── MATERIAL TO PROCESS ──

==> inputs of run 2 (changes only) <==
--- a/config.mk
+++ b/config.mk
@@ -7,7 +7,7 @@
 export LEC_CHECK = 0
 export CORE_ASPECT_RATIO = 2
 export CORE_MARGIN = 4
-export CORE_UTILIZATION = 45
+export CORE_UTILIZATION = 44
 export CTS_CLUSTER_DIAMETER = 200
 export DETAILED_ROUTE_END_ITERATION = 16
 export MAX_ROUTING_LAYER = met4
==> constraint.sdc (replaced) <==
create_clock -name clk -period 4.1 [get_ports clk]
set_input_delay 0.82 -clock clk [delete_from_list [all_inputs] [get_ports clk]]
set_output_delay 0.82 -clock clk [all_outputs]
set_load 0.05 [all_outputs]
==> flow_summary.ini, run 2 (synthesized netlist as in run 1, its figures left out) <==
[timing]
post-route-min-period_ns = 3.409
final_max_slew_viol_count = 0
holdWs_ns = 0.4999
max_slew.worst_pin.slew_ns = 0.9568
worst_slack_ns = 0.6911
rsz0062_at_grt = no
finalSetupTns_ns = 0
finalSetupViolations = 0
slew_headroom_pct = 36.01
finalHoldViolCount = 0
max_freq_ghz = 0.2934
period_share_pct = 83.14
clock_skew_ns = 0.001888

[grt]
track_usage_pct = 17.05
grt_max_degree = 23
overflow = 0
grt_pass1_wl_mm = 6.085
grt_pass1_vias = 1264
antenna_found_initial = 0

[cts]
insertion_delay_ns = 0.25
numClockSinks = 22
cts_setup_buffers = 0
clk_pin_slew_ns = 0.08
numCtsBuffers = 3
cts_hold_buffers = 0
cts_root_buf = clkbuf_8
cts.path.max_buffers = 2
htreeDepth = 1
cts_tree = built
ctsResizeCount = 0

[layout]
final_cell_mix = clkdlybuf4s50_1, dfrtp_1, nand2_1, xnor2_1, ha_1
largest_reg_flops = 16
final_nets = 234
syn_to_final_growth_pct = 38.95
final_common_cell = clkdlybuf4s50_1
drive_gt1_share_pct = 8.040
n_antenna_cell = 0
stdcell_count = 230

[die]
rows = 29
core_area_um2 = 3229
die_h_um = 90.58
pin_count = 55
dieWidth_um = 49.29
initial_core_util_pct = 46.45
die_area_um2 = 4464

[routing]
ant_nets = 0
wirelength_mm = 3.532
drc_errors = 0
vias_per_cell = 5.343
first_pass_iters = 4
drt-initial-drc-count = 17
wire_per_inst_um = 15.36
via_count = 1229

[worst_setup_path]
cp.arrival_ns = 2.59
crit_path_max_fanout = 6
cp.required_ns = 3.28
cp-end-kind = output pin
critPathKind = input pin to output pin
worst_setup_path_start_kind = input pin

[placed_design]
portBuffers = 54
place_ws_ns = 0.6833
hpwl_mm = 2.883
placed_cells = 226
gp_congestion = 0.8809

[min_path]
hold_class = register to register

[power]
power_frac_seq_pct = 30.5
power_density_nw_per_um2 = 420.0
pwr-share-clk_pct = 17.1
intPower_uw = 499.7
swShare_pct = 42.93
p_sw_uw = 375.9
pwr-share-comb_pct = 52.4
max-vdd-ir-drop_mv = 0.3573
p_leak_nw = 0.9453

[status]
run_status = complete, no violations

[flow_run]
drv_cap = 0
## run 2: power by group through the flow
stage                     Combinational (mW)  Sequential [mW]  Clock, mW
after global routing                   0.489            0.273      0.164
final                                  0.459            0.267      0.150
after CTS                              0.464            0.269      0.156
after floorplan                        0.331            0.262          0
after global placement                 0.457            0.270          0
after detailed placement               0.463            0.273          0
===== src/rtl/histogram_readout.sv =====
`default_nettype none
// ============================================================================
// Module   : histogram_readout
// Purpose  : Read-side controller for a multi-lane histogram. On a start
//            pulse it freezes the lanes and sweeps the bin address. For each
//            bin it sums that bin's count across all lanes and streams
//            {bin, total} over a valid/ready interface. It can optionally
//            pulse a lane clear once the sweep is complete.
// Ports    : clock, reset      - rising-edge clock, synchronous active-high reset
//            start             - request one sweep (ignored while busy)
//            busy, freeze      - sweep in progress / lanes must hold their counts
//            hist_addr         - bin address broadcast to all lanes
//            lane_data         - lane n count at [n*COUNT_W +: COUNT_W]
//            clear_lanes       - one-cycle clear pulse to the lanes
//            out_valid/ready   - result beat handshake
//            out_bin/count/last- beat payload (bin, lane total, final-bin flag)
//            done              - one-cycle pulse at sweep completion
// Revision : 1.0 - initial release
// ============================================================================
module histogram_readout #(
  parameter int NUM_LANES   = 4,
  parameter int NUM_BINS    = 8,
  parameter int COUNT_W     = 14,
  parameter int SUM_W       = 16,
  parameter int RD_LAT      = 1,
  parameter int CLEAR_AFTER = 1,
  localparam int BIN_W      = $clog2(NUM_BINS)
) (
  input  logic                         clock,
  input  logic                         reset,
  input  logic                         start,
  output logic                         busy,
  output logic                         freeze,
  output logic [BIN_W-1:0]             hist_addr,
  input  logic [NUM_LANES*COUNT_W-1:0] lane_data,
  output logic                         clear_lanes,
  output logic                         out_valid,
  input  logic                         out_ready,
  output logic [BIN_W-1:0]             out_bin,
  output logic [SUM_W-1:0]             out_count,
  output logic                         out_last,
  output logic                         done
);

  localparam int LAT_W = (RD_LAT < 1) ? 1 : $clog2(RD_LAT + 1);
  localparam logic [BIN_W-1:0] c_LAST_BIN = BIN_W'(NUM_BINS - 1);
  localparam logic [LAT_W-1:0] c_RD_LAT   = LAT_W'(RD_LAT);

  typedef enum logic [2:0] {
    S_IDLE   = 3'd0,
    S_SETTLE = 3'd1,
    S_ISSUE  = 3'd2,
    S_WAIT   = 3'd3,
    S_SUM    = 3'd4,
    S_OUT    = 3'd5,
    S_CLEAR  = 3'd6,
    S_FIN    = 3'd7
  } state_t;

  state_t             r_state;
  state_t             w_state_nxt;
  logic               w_busy;
  logic               w_clear;
  logic               w_done;
  logic [BIN_W-1:0]   r_bin;
  logic [LAT_W-1:0]   r_wait_cnt;
  logic [BIN_W-1:0]   r_hist_addr;
  logic               r_out_valid;
  logic [BIN_W-1:0]   r_out_bin;
  logic [SUM_W-1:0]   r_out_count;
  logic               r_out_last;
  logic [SUM_W-1:0]   w_sum;
  logic               w_handshake;
  logic               w_at_last;

  assign w_handshake = (r_state == S_OUT) && out_ready;
  assign w_at_last   = (r_bin == c_LAST_BIN);

  // Lane totals are accumulated at full output width so the sum never wraps.
  always_comb begin
    w_sum = '0;
    for (int n = 0; n < NUM_LANES; n++) begin
      w_sum = w_sum + SUM_W'(lane_data[n*COUNT_W +: COUNT_W]);
    end
  end

  always_ff @(posedge clock) begin
    if (reset) begin
      r_state <= S_IDLE;
    end else begin
      r_state <= w_state_nxt;
    end
  end

  always_comb begin
    w_state_nxt = r_state;
    w_busy      = 1'b1;
    w_clear     = 1'b0;
    w_done      = 1'b0;
    case (r_state)
      S_IDLE: begin
        w_busy = 1'b0;
        if (start) begin
          w_state_nxt = S_SETTLE;
        end
      end
      // One frozen cycle lets any in-flight lane increment land before reads.
      S_SETTLE: w_state_nxt = S_ISSUE;
      S_ISSUE:  w_state_nxt = S_WAIT;
      S_WAIT: begin
        if (r_wait_cnt <= LAT_W'(1)) begin
          w_state_nxt = S_SUM;
        end
      end
      S_SUM: w_state_nxt = S_OUT;
      S_OUT: begin
        if (out_ready) begin
          if (w_at_last) begin
            w_state_nxt = (CLEAR_AFTER != 0) ? S_CLEAR : S_FIN;
          end else begin
            w_state_nxt = S_ISSUE;
          end
        end
      end
      S_CLEAR: begin
        w_clear     = 1'b1;
        w_state_nxt = S_FIN;
      end
      S_FIN: begin
        // start seen here is deliberately dropped: FIN always returns to IDLE.
        w_done      = 1'b1;
        w_state_nxt = S_IDLE;
      end
      default: begin
        w_busy      = 1'b0;
        w_state_nxt = S_IDLE;
      end
    endcase
  end

  always_ff @(posedge clock) begin
    if (reset) begin
      r_bin       <= '0;
      r_wait_cnt  <= '0;
      r_hist_addr <= '0;
      r_out_valid <= 1'b0;
      r_out_bin   <= '0;
      r_out_count <= '0;
      r_out_last  <= 1'b0;
    end else begin
      case (r_state)
        S_IDLE: begin
          if (start) begin
            r_bin <= '0;
          end
        end
        S_ISSUE: begin
          r_hist_addr <= r_bin;
          r_wait_cnt  <= c_RD_LAT;
        end
        S_WAIT: begin
          r_wait_cnt <= r_wait_cnt - LAT_W'(1);
        end
        S_SUM: begin
          r_out_count <= w_sum;
          r_out_bin   <= r_bin;
          r_out_last  <= w_at_last;
          r_out_valid <= 1'b1;
        end
        S_OUT: begin
          if (w_handshake) begin
            r_out_valid <= 1'b0;
            if (!w_at_last) begin
              r_bin <= r_bin + 1'b1;
            end
          end
        end
        default: begin
        end
      endcase
    end
  end

  assign busy        = w_busy;
  assign freeze      = w_busy;
  assign clear_lanes = w_clear;
  assign done        = w_done;
  assign hist_addr   = r_hist_addr;
  assign out_valid   = r_out_valid;
  assign out_bin     = r_out_bin;
  assign out_count   = r_out_count;
  assign out_last    = r_out_last;

endmodule
`default_nettype wire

───

* **WORK TO COMPLETE**
Retype, exactly and in full, the lines above from the one containing "export LEC_CHECK = 0" through the one containing "create_clock -name clk".

* **EXERCISE RESULT**
 export LEC_CHECK = 0
 export CORE_ASPECT_RATIO = 2
 export CORE_MARGIN = 4
-export CORE_UTILIZATION = 45
+export CORE_UTILIZATION = 44
 export CTS_CLUSTER_DIAMETER = 200
 export DETAILED_ROUTE_END_ITERATION = 16
 export MAX_ROUTING_LAYER = met4
==> constraint.sdc (replaced) <==
create_clock -name clk -period 4.1 [get_ports clk]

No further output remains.